# Форум для решивших переступить черту > АНТИсуицид >  Новости антисуицида

## June

В Париже мигрант из Мали забрался по стене на пятый этаж, чтобы спасти ребенка. Президент Франции пообещал ему гражданство.

Справедливости ради замечу: ребёнок вряд ли планировал суицид, тем не менее, был к нему близок.

----------


## microbe

Ну что тут скажешь, молодец - что не побоялся упасть, скажу что я бы так не смог.

----------


## June

В Латвии пожарные сумели поймать человека, упавшего с подоконника четвертого этажа. Спасатели получили сигнал о том, что человек собирается выпрыгнуть из окна четвертого этажа. Одна группа пыталась добраться до мужчины на подоконнике с крыши, а вторая дежурила у окна в квартире этажом ниже. Когда мужчина соскользнул с подоконника, спасателям удалось схватить его за ноги и затащить в квартиру.

----------


## microbe

Реакция просто супер, мне кажется трудно поймать человека так, ибо надо иметь хорошую физическую форму для этого.

----------


## June

В Петербурге девушку-подростка осудили за склонение несовершеннолетних к самоубийству.
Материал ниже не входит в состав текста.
Source: an optimization exercise on an open RTL-to-GDS flow (aim: small area). Production flows keep margins and buffers that such runs may drop.
In this exercise RTL edits were held to simulation tests only and were not proved equivalent to the original.
Power and IR drop assume default switching activity.

## build 28
Design id_stage, start of the top module:
module id_stage (
    input  logic                   clk,
    input  logic                   rst,
    input  logic                   stall,
    input  logic                   clear,
    input  logic                   d_valid,
    input  id_stage_pkg::pc_t      d_pc,
    input  id_stage_pkg::word_t    d_insn,
    input  logic                   d_trap,
    input  id_stage_pkg::cause_t   d_cause,
    input  logic                   wb_we,
    input  id_stage_pkg::reg_idx_t wb_rd,
    input  id_stage_pkg::word_t    wb_wdata,
    input  logic                   fw_rs1_bt,
    input  id_stage_pkg::word_t    fw_val,
    output logic                   q_valid,
    output id_stage_pkg::pc_t      q_pc,
    output id_stage_pkg::word_t    q_insn,
    output logic                   q_use_rd,
    output id_stage_pkg::word_t    q_rs1_val,
    output id_stage_pkg::word_t    q_rs2_val,
    output logic                   q_branch,
    output logic                   q_branch_predict,
    output logic                   q_trap,
    output id_stage_pkg::cause_t   q_cause,
    output logic                   is_xret,
    output logic                   is_jump,
    output logic                   is_branch,
    output logic                   branch_predict,
    output id_stage_pkg::pc_t      branch_target,
    output logic                   use_rs1_bt
);
==> flow/config.mk <==
export PLATFORM = sky130hd
export DESIGN_NAME = id_stage
export DESIGN_NICKNAME = id_stage
export VERILOG_FILES = /design/flow/design.v
export SDC_FILE = /design/flow/constraint.sdc
export NUM_CORES = 4
export LEC_CHECK = 0
export CAP_MARGIN = 20
export CORE_MARGIN = 2
export CORE_UTILIZATION = 55
export SLEW_MARGIN = 20
export SYNTH_HIERARCHICAL = 1
==> flow/constraint.sdc <==
create_clock -name core_clock -period 8.0 [get_ports {clk}]
set_input_delay 1.6000 -clock core_clock [delete_from_list [all_inputs] [get_ports {clk}]]
set_output_delay 1.6000 -clock core_clock [all_outputs]
set_load 0.01 [all_outputs]
standard.sh (not shown) runs the stock make flow with config.mk's settings and CLKGATE_MAP_FILE= SYNTH_SCRIPT=/design/flow/synth_recipe.tcl, a recipe that flattens the netlist after the stock synthesis.
==> flow/flow/run.sh <==
#!/bin/bash
# The standard layout, with small port buffers and a clock tree of fewer,
# larger leaf clusters and no dummy loads.
set -euo pipefail
export BUFFER_PORTS_ARGS="-buffer_cell sky130_fd_sc_hd__buf_1"
export CTS_ARGS="-sink_clustering_enable -repair_clock_nets -dont_use_dummy_load -sink_clustering_size 15 -sink_clustering_max_diameter 60 -buf_list {sky130_fd_sc_hd__clkbuf_8}"
bash standard.sh > standard.log 2>&1
Relative to build 28, the following input files were edited for build 96:
==> flow/flow/run.sh <==
#!/bin/bash
# The standard layout, with small port buffers and a clock tree of fewer,
# larger leaf clusters and no dummy loads.
set -euo pipefail
export BUFFER_PORTS_ARGS="-buffer_cell sky130_fd_sc_hd__buf_1"
export CTS_ARGS="-sink_clustering_enable -repair_clock_nets -dont_use_dummy_load -sink_clustering_size 25 -sink_clustering_max_diameter 80 -buf_list {sky130_fd_sc_hd__clkbuf_8 sky130_fd_sc_hd__clkbuf_16}"
bash standard.sh > standard.log 2>&1
Changes observed in build 96 relative to build 28: area after synthesis ~0 delta; final critical-path required period +0.046 ns; count of flip-flops with a built-in enable after synthesis ~0 delta. For non-clock buffer count, build 96 and build 28 come out practically identical. Lower total track usage goes to build 96 over build 28. Compared with build 28, build 96 shows a number of post-CTS setup repair buffers that is 1 lower. Re power: build 28 was lower than build 96.
What build 86 does differently from build 96 at the input level:
- CAP_MARGIN now 8, was 20
- SLEW_MARGIN now 8, was 20
==> flow/flow/run.sh <==
#!/bin/bash
# The standard layout, with small port buffers and a clock tree of fewer,
# larger leaf clusters and no dummy loads.
set -euo pipefail
export BUFFER_PORTS_ARGS="-buffer_cell sky130_fd_sc_hd__buf_1"
export CTS_ARGS="-sink_clustering_enable -repair_clock_nets -dont_use_dummy_load -sink_clustering_size 15 -sink_clustering_max_diameter 60 -buf_list {sky130_fd_sc_hd__clkbuf_8}"
bash standard.sh > standard.log 2>&1
[summary]
Relative to build 96, count of cells resized by post-cts repair increased by 3 in build 86.
NOTE routed length on met1 build 96->build 86 decreased slightly
Status | build 96 and build 86 | clean
Compared with build 96, in build 86 multi-input logic portion of the cell area has remained practically unchanged, final worst-path cycle share has remained practically unchanged, count of final setup violators has remained practically unchanged.
Changes in build 76 relative to build 86:
==> flow/flow/run.sh <==
#!/bin/bash
# The standard layout, with small port buffers and a clock tree of fewer,
# larger leaf clusters and no dummy loads.
set -euo pipefail
export BUFFER_PORTS_ARGS="-buffer_cell sky130_fd_sc_hd__buf_1"
export CTS_ARGS="-sink_clustering_enable -repair_clock_nets -dont_use_dummy_load -sink_clustering_size 25 -sink_clustering_max_diameter 80 -buf_list {sky130_fd_sc_hd__clkbuf_8 sky130_fd_sc_hd__clkbuf_16}"
bash standard.sh > standard.log 2>&1
### Flow results
- Top routing layer in use: met5 -> build 76, met4 -> build 86
- For biggest cell delay along the critical path, build 86 and build 76 come out practically identical.
- For the worst setup slack after layout, build 76 came in 0.0084 ns lower than build 86 did.
- Build 76 has completed all stages; timing, DRC and antenna checks passed.
- Build 86 ran to completion and came out clean on the timing, DRC and antenna checks.
- Re number of top-level pins: no difference whatsoever between build 76 and build 86.

---

id_stage, a different RTL version from the one above (not shown whole).
For scale: about 2700 cells after synthesis, roughly 320 I/O pins.
## id_stage
module id_stage (
    input  logic                   clk,
    input  logic                   rst,
    input  logic                   stall,
    input  logic                   clear,
    input  logic                   d_valid,
    input  id_stage_pkg::pc_t      d_pc,
    input  id_stage_pkg::word_t    d_insn,
    input  logic                   d_trap,
    input  id_stage_pkg::cause_t   d_cause,
    input  logic                   wb_we,
    input  id_stage_pkg::reg_idx_t wb_rd,
    input  id_stage_pkg::word_t    wb_wdata,
    input  logic                   fw_rs1_bt,
    input  id_stage_pkg::word_t    fw_val,
    output logic                   q_valid,
    output id_stage_pkg::pc_t      q_pc,
    output id_stage_pkg::word_t    q_insn,
    output logic                   q_use_rd,
    output id_stage_pkg::word_t    q_rs1_val,
    output id_stage_pkg::word_t    q_rs2_val,
    output logic                   q_branch,
    output logic                   q_branch_predict,
    output logic                   q_trap,
    output id_stage_pkg::cause_t   q_cause,
    output logic                   is_xret,
    output logic                   is_jump,
    output logic                   is_branch,
    output logic                   branch_predict,
    output id_stage_pkg::pc_t      branch_target,
    output logic                   use_rs1_bt
);
    logic insn_valid;
    logic                 r_valid;
    id_stage_pkg::pc_t    r_pc;
    id_stage_pkg::word_t  r_insn;
    logic                 r_trap;
    id_stage_pkg::cause_t r_cause;
    id_issue_ctrl u_issue_ctrl (
        .clk        (clk),
        .rst        (rst),
        .stall      (stall),
        .clear      (clear),
        .d_valid    (d_valid),
        .d_pc       (d_pc),
        .d_insn     (d_insn),
        .d_trap     (d_trap),
        .d_cause    (d_cause),
        .insn_valid (insn_valid),
        .r_valid    (r_valid),
        .r_pc       (r_pc),
        .r_insn     (r_insn),
        .r_trap     (r_trap),
        .r_cause    (r_cause),
        .q_valid    (q_valid),
        .q_trap     (q_trap),
        .q_cause    (q_cause)
    );
    id_regfile u_regfile (
  ...
==> flow/config.mk <==
export PLATFORM = sky130hd
export DESIGN_NAME = id_stage
export DESIGN_NICKNAME = id_stage
export VERILOG_FILES = /design/flow/design.v
export SDC_FILE = /design/flow/constraint.sdc
export NUM_CORES = 4
export LEC_CHECK = 0
export CAP_MARGIN = 20
export CORE_MARGIN = 2
export CORE_UTILIZATION = 40
export SLEW_MARGIN = 20
export SYNTH_HIERARCHICAL = 1
==> flow/constraint.sdc <==
create_clock -name core_clock -period 8.0 [get_ports {clk}]
set_input_delay 1.6000 -clock core_clock [delete_from_list [all_inputs] [get_ports {clk}]]
set_output_delay 1.6000 -clock core_clock [all_outputs]
set_load 0.01 [all_outputs]
==> flow/flow/run.sh <==
#!/bin/bash
# The standard layout, with small port buffers and a clock tree of fewer,
# larger leaf clusters and no dummy loads.
set -euo pipefail
export BUFFER_PORTS_ARGS="-buffer_cell sky130_fd_sc_hd__buf_1"
export CTS_ARGS="-sink_clustering_enable -repair_clock_nets -dont_use_dummy_load -sink_clustering_size 25 -sink_clustering_max_diameter 80 -buf_list {sky130_fd_sc_hd__clkbuf_8 sky130_fd_sc_hd__clkbuf_16}"
bash standard.sh > standard.log 2>&1
Edit:
--- a/flow/config.mk
+++ b/flow/config.mk
@@ -10 +10 @@
-export CORE_UTILIZATION = 40
+export CORE_UTILIZATION = 55
=> Non-clock buffer count rose by 7. Cell count goes down by 8.9%. Power fell by 1.0%. Clock-buffer cell count shrinks by 3. Core utilization increases by 17 points. Final area is lower by 1.0%. Worst setup slack gains 0.10 ns. Die area shrinks by 27%. Routed wire length is lower by 7.6%. Via count is lower by 0.53%. Clock skew is unchanged.

afterwards: timing with drivers on the ports:
Ports are ideal in the flow. The routed layouts listed here were re-timed in OpenROAD. Step 1, drivers: a clkbuf_16 drives clk and a buf_2 each remaining input, both assumed. Step 2 adds t to the input delays and takes it off the output delays; t is the mean of the earliest and latest rising clock arrival at the registers after step 1. Input paths then give back, and output paths get back, about the clock's delay inside the block. Three values: ideal ports, drivers, drivers and shift; two values: the first two.
run | t, ns | setup slack, ns | hold WS [ns] | latest minus earliest clock arrival (ns) | slew at the worst register clock pin (ns)
build 28 | 0.797 | 0.190 / 0.125 / 0.923 | 0.496 / 0.496 / 0.496 | 0.072 / 0.073 | 0.10 / 0.10
build 96 | 0.704 | 0.144 / 0.074 / 0.778 | 0.509 / 0.509 / 0.509 | 0.049 / 0.049 | 0.10 / 0.10
build 86 | 0.786 | 0.153 / 0.081 / 0.867 | 0.500 / 0.500 / 0.500 | 0.098 / 0.098 | 0.10 / 0.10
build 76 | 0.711 | 0.144 / 0.075 / 0.786 | 0.504 / 0.504 / 0.504 | 0.054 / 0.054 | 0.10 / 0.10
the first run of note 2 | 0.760 | 0.120 / 0.045 / 0.806 | 0.545 / 0.545 / 0.545 | 0.110 / 0.109 | 0.10 / 0.10
the second run of note 2 | 0.714 | 0.221 / 0.144 / 0.857 | 0.558 / 0.558 / 0.558 | 0.096 / 0.097 | 0.10 / 0.10
After both steps every run listed still meets setup and hold.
Невский районный суд Санкт-Петербурга признал несовершеннолетнюю Елизавету Ф. виновной в склонении подростков к самоубийству. Об этом в мессенджере TamTam сообщает объединенная пресс-служба судов Петербурга.

Суд установил, что в июле-августе 2017 года подсудимая под именем Дмитрий Чайка переписывалась во «ВКонтакте» с Р., давала ей смотреть и слушать контент, «формирующий депрессивную направленность сознания», уговаривала ее совершить суицид и предлагала помочь в этом. Также она вовлекла собеседницу в игру «Синий кит».
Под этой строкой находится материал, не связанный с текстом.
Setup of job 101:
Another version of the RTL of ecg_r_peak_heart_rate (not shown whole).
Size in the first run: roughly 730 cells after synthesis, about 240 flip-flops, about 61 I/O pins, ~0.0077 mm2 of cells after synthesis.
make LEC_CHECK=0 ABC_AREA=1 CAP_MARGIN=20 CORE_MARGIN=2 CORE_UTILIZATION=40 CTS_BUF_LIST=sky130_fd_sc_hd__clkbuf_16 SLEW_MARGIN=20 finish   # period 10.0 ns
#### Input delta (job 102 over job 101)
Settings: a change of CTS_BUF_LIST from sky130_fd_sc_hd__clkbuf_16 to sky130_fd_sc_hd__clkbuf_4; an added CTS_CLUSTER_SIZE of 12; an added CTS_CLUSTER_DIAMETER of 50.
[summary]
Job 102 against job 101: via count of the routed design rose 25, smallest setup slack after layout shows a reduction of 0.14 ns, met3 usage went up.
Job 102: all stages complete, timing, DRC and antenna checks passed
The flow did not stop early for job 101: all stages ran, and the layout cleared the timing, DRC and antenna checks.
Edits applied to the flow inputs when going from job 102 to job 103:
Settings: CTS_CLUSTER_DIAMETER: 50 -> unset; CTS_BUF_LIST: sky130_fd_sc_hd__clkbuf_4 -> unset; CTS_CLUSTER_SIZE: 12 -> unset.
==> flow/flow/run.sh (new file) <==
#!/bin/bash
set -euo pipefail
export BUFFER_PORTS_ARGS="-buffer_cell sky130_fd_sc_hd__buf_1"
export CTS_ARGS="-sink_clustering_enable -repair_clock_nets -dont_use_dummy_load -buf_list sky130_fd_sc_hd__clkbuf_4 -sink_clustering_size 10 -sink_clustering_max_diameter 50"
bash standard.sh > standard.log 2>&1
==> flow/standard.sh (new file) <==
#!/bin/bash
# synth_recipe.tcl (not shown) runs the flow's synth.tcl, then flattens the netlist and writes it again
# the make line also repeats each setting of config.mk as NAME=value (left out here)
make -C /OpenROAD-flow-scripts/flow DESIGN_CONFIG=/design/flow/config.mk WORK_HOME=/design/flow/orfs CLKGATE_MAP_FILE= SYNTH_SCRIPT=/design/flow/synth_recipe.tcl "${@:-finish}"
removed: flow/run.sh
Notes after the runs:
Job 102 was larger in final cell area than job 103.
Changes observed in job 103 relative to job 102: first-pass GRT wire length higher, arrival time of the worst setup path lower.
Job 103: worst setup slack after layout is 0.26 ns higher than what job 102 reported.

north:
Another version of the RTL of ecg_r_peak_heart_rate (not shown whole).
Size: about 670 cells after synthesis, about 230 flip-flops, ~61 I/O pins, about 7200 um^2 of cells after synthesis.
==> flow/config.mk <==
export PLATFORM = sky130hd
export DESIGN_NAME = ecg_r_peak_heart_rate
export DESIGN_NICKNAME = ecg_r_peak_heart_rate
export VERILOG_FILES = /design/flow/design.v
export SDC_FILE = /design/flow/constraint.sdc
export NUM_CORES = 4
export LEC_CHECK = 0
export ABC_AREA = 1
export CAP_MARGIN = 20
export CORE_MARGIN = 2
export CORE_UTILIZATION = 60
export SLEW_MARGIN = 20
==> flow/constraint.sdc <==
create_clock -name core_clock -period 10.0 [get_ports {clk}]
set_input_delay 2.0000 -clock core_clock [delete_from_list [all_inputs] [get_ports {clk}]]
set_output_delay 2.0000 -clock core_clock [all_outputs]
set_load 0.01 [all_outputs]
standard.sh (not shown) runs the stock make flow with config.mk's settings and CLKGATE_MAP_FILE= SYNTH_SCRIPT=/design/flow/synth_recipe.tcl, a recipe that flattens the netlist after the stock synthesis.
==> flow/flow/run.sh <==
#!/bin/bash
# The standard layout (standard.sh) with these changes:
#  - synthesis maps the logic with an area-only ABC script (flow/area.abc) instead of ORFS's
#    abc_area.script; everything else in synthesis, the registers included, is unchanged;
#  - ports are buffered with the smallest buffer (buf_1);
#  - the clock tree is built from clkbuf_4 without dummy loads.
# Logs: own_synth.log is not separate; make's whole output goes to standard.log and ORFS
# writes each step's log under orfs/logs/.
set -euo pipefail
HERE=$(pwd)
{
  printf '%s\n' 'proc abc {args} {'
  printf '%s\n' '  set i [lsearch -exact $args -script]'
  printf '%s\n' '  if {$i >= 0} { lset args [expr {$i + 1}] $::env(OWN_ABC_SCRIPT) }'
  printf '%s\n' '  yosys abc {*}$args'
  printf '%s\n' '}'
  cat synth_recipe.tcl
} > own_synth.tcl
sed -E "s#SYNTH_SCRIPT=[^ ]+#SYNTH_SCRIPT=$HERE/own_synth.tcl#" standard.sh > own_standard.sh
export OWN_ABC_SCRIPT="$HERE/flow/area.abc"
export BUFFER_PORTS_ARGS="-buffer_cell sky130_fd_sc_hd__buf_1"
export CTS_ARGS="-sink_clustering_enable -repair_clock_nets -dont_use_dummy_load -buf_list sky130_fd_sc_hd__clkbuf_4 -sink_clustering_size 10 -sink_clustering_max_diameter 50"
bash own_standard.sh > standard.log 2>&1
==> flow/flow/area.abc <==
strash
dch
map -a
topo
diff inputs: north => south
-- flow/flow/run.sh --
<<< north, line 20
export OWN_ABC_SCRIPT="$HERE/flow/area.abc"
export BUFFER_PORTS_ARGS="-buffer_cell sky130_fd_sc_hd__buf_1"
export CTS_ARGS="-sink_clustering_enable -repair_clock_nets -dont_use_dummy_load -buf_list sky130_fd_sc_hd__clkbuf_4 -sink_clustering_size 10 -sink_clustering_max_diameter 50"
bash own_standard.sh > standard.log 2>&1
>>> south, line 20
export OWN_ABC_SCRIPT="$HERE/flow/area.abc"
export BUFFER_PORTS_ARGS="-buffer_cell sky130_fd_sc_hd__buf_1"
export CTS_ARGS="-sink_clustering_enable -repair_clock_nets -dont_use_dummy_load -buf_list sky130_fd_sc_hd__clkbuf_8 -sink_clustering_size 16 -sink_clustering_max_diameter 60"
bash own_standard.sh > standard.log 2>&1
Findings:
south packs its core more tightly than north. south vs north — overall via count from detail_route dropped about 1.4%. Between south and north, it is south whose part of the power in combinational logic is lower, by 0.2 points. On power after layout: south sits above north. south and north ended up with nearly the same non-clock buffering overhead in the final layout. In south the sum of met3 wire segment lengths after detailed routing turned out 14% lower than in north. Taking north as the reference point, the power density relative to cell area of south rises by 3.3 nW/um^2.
Сообщается, что аналогичную переписку в июле-сентябре 2017 года подсудимая вела с еще одним подростком. Привели ли ее действия к самоубийству пострадавших, не сообщается.

Девушка признала вину. Ее приговорили к году лишения свободы условно с испытательным сроком в один год, а также назначили принудительное амбулаторное лечение у психиатра.

----------


## Traumerei

Бедная девушка.

----------